» WHAT YOU ARE ASKED TO DO:
Lines from the one containing "inv_1 | 39 |" through the end of the data are to be returned exactly, and no others.

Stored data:

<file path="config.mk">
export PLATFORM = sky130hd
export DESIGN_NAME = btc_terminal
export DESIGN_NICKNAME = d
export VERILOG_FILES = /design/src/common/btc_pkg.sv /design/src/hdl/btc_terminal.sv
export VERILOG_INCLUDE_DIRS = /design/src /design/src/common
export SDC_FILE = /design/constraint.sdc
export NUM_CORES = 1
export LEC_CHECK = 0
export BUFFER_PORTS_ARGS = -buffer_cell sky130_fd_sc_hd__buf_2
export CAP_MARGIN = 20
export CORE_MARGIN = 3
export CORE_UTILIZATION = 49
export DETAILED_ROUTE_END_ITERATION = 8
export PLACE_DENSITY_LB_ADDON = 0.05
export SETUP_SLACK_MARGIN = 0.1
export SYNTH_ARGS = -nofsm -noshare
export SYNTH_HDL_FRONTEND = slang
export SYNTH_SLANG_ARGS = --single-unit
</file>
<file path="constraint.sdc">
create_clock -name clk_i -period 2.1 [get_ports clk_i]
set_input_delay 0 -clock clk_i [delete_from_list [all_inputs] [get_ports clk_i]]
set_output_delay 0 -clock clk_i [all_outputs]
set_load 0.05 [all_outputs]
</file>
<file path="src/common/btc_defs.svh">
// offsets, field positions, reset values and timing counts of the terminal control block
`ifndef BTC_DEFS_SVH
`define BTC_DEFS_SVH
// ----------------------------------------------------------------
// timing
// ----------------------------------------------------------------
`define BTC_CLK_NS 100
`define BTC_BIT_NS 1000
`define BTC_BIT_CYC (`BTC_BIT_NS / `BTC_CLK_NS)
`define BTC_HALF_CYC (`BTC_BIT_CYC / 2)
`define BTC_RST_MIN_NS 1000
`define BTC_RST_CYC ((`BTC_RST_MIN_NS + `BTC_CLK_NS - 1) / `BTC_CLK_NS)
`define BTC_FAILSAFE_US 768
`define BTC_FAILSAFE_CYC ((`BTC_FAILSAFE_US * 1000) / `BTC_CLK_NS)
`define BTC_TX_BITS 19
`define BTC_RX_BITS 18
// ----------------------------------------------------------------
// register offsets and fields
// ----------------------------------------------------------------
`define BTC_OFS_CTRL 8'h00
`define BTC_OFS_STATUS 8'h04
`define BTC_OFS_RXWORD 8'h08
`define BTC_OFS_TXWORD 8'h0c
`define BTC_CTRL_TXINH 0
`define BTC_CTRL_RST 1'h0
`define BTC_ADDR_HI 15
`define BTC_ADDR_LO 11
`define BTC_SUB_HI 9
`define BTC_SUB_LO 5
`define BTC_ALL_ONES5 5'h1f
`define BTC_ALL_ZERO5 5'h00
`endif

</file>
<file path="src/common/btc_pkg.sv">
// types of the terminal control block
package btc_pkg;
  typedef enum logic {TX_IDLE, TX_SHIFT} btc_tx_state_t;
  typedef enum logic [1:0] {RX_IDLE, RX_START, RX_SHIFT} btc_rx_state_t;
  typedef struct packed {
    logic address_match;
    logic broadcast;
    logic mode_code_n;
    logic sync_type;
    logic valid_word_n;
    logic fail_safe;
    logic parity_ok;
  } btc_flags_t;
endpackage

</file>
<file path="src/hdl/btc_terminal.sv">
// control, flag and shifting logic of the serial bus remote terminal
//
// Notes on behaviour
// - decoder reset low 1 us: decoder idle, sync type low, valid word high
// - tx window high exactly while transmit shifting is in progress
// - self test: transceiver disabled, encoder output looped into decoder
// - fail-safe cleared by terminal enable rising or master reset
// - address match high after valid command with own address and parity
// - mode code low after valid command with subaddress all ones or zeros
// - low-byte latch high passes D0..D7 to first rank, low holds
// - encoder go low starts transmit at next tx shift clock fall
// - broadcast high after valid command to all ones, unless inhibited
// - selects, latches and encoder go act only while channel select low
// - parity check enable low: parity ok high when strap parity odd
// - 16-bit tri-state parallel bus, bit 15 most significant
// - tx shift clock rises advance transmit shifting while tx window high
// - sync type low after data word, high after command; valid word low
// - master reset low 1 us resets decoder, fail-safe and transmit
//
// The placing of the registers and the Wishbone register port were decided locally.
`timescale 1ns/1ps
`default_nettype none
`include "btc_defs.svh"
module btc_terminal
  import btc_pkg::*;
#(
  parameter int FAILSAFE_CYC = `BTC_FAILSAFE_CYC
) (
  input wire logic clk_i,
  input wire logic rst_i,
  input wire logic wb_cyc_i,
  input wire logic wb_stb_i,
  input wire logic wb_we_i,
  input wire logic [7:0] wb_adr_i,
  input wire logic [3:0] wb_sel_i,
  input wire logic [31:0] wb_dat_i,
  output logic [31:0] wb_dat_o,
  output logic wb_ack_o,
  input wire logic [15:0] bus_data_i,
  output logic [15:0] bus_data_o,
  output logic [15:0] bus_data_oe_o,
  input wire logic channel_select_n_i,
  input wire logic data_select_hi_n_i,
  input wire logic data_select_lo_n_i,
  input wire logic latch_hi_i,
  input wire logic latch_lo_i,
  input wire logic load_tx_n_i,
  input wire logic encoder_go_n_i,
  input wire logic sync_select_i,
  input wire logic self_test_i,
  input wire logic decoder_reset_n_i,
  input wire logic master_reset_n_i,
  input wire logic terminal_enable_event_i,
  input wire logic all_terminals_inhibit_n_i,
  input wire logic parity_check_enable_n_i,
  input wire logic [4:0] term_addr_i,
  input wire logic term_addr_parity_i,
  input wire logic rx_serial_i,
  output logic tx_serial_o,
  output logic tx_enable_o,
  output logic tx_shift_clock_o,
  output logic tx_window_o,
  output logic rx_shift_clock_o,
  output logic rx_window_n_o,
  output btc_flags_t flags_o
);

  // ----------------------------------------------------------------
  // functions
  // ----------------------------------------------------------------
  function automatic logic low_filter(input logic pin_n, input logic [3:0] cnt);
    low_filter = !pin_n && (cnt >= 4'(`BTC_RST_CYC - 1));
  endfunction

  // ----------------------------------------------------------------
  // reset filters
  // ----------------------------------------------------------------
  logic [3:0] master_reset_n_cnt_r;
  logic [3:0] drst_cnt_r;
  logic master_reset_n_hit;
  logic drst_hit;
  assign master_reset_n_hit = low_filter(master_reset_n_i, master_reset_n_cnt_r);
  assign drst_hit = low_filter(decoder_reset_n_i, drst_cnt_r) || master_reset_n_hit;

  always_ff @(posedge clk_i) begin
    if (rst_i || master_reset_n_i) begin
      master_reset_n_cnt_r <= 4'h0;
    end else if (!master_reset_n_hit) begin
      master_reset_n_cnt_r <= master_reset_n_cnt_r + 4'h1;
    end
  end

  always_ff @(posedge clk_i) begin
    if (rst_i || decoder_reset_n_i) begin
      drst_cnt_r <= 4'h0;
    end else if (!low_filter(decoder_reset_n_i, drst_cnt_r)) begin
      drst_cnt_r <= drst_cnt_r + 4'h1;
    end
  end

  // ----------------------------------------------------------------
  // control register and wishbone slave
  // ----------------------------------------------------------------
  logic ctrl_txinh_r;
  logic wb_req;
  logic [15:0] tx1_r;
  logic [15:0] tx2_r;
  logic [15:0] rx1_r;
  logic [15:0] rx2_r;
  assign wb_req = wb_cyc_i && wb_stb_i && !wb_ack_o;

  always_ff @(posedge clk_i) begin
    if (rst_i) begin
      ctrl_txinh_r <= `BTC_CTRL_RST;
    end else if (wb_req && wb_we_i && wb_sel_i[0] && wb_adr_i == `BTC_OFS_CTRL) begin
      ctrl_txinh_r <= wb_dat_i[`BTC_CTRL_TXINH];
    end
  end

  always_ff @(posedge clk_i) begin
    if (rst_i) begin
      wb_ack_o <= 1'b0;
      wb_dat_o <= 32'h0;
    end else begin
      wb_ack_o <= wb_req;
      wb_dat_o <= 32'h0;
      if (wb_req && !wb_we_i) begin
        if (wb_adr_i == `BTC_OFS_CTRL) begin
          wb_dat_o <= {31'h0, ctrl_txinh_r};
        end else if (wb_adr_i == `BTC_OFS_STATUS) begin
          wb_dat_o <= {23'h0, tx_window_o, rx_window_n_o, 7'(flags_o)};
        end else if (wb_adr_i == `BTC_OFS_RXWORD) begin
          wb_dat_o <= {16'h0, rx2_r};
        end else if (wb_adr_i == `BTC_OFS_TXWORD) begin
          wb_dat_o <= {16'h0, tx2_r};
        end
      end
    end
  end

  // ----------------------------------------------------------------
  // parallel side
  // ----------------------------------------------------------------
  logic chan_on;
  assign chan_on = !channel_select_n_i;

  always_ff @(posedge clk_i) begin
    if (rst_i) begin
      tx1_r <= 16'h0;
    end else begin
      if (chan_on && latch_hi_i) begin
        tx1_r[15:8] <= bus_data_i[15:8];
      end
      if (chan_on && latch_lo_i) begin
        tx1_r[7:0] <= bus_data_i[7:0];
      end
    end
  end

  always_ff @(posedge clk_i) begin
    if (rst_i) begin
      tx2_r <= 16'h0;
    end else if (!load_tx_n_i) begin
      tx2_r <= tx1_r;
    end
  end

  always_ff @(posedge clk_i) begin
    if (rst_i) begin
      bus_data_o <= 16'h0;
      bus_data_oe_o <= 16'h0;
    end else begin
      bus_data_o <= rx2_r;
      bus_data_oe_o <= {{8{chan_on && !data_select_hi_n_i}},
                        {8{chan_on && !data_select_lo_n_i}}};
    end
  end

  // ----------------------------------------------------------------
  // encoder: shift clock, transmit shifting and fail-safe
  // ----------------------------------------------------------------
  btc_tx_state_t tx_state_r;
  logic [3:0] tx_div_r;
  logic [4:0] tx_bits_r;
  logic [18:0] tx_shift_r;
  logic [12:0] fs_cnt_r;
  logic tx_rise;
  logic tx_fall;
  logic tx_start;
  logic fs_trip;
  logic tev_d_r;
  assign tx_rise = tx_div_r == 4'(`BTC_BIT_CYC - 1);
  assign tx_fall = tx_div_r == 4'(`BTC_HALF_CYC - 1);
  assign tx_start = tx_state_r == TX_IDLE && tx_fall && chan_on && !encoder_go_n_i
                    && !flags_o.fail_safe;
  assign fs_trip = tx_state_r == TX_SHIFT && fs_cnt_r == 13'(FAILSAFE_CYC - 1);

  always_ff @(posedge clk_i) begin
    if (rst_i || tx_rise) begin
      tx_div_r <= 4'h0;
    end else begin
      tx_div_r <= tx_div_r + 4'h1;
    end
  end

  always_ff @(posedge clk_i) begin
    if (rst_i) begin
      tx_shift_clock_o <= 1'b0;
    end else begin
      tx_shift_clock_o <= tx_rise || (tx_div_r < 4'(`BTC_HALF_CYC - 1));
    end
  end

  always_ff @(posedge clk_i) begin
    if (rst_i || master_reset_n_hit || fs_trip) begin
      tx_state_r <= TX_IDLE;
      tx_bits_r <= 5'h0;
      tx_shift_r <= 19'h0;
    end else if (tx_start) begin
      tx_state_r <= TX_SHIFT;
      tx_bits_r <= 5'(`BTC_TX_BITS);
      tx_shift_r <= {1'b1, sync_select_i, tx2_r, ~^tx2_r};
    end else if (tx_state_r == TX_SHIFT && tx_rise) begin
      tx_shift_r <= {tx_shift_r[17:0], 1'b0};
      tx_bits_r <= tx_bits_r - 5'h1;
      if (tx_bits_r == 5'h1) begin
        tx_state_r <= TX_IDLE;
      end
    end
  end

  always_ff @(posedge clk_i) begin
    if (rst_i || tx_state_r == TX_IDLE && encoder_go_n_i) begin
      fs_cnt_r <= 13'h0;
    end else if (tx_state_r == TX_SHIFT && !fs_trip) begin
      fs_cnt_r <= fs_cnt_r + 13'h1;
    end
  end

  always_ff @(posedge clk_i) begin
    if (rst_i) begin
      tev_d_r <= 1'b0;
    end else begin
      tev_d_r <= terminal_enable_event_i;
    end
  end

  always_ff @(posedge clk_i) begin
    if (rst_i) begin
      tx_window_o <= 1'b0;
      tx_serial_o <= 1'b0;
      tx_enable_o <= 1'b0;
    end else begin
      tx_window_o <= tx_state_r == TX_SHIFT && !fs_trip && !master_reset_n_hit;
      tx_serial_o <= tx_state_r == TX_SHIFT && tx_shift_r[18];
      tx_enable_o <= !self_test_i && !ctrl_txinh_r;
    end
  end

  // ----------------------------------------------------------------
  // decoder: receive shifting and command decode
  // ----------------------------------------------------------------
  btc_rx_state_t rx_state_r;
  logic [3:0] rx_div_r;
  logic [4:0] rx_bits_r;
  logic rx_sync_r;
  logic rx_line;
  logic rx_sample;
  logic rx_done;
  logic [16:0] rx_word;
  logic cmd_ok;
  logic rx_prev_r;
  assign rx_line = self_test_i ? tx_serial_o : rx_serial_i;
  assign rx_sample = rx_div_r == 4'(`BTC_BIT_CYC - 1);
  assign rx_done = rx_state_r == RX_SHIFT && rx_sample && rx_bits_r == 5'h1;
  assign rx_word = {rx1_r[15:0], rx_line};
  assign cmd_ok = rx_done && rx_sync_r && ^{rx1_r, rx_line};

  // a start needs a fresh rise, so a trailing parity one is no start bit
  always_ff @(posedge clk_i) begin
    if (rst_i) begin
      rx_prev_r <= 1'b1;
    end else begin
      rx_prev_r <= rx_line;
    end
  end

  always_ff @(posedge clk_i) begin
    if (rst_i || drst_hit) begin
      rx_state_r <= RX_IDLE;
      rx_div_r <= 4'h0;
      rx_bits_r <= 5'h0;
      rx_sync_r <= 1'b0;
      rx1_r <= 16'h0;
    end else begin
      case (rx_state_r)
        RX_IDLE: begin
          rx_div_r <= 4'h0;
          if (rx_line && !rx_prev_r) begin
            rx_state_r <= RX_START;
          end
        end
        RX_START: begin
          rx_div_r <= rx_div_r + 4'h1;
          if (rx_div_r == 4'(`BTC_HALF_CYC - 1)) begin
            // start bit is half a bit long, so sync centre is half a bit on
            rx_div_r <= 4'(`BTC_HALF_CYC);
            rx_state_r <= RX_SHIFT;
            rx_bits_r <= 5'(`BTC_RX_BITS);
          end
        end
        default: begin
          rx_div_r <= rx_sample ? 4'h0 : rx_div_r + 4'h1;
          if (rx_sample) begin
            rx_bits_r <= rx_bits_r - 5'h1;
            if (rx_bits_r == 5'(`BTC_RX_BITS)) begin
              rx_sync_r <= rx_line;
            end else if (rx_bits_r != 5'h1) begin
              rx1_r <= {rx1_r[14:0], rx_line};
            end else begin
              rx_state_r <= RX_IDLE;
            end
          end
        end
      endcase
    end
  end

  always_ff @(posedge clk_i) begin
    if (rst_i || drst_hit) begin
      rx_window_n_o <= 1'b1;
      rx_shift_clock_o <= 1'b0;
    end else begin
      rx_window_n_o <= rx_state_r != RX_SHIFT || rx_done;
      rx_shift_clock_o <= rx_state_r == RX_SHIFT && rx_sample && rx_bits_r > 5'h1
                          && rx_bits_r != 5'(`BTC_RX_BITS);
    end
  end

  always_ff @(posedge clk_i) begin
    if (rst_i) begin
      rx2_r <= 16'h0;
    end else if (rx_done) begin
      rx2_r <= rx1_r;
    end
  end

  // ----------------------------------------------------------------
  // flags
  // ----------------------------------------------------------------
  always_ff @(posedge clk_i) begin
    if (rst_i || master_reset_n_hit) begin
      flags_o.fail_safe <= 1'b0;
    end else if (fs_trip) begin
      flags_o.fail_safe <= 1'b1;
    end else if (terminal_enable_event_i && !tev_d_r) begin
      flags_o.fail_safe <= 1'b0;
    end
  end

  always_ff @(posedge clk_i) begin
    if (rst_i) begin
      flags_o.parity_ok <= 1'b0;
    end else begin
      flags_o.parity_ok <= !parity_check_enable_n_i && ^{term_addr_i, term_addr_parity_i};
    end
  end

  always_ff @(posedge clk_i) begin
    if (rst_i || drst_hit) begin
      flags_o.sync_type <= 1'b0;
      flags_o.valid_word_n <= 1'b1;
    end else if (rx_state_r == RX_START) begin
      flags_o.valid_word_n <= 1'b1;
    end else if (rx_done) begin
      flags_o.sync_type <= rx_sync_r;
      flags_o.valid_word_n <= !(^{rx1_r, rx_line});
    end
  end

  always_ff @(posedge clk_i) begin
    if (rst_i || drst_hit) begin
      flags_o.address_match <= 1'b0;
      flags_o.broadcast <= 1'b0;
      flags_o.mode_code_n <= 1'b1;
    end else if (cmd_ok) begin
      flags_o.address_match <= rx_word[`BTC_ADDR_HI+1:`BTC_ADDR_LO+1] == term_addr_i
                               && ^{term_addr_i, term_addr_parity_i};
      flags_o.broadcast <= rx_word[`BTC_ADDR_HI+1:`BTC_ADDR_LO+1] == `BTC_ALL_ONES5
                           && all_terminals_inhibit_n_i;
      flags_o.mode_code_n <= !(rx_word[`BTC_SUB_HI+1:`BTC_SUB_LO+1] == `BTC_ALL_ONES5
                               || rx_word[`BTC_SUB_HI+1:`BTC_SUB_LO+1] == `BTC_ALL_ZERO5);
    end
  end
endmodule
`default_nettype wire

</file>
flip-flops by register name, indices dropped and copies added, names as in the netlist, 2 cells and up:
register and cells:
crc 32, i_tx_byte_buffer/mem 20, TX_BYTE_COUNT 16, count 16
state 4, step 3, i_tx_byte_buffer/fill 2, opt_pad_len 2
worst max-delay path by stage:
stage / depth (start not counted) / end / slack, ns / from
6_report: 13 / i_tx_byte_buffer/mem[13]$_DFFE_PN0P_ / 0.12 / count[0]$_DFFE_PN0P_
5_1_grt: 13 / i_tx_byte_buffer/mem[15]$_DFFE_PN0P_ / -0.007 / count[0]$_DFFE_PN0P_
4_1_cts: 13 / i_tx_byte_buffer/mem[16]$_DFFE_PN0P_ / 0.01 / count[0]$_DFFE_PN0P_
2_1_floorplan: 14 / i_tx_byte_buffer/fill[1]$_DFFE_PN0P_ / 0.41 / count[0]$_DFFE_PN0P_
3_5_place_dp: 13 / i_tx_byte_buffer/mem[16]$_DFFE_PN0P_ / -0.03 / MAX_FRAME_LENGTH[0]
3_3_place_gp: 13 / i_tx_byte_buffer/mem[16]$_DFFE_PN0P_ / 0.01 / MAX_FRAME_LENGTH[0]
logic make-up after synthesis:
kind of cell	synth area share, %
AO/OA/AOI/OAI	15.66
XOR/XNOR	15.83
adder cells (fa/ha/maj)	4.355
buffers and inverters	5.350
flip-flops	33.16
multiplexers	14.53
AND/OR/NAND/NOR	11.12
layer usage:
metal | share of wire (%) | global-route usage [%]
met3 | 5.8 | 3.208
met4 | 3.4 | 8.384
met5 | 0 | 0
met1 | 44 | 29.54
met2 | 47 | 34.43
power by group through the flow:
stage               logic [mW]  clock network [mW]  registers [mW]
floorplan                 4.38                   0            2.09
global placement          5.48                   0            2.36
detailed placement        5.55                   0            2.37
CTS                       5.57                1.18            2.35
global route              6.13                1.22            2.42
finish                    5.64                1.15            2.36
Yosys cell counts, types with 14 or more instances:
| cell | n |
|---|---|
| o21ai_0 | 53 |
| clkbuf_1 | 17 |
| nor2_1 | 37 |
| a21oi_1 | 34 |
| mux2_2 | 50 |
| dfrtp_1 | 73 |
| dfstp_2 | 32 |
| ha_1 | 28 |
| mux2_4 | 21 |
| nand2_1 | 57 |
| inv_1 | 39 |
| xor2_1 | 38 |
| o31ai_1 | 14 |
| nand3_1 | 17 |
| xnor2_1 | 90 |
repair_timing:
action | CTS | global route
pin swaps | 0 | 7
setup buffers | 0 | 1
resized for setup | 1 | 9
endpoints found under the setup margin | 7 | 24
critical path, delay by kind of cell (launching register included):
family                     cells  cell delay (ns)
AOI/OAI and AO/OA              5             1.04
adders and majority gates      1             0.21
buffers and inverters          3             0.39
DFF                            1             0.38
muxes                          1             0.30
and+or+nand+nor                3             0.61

» REPLY TO THE TASK:
| inv_1 | 39 |
| xor2_1 | 38 |
| o31ai_1 | 14 |
| nand3_1 | 17 |
| xnor2_1 | 90 |
repair_timing:
action | CTS | global route
pin swaps | 0 | 7
setup buffers | 0 | 1
resized for setup | 1 | 9
endpoints found under the setup margin | 7 | 24
critical path, delay by kind of cell (launching register included):
family                     cells  cell delay (ns)
AOI/OAI and AO/OA              5             1.04
adders and majority gates      1             0.21
buffers and inverters          3             0.39
DFF                            1             0.38
muxes                          1             0.30
and+or+nand+nor                3             0.61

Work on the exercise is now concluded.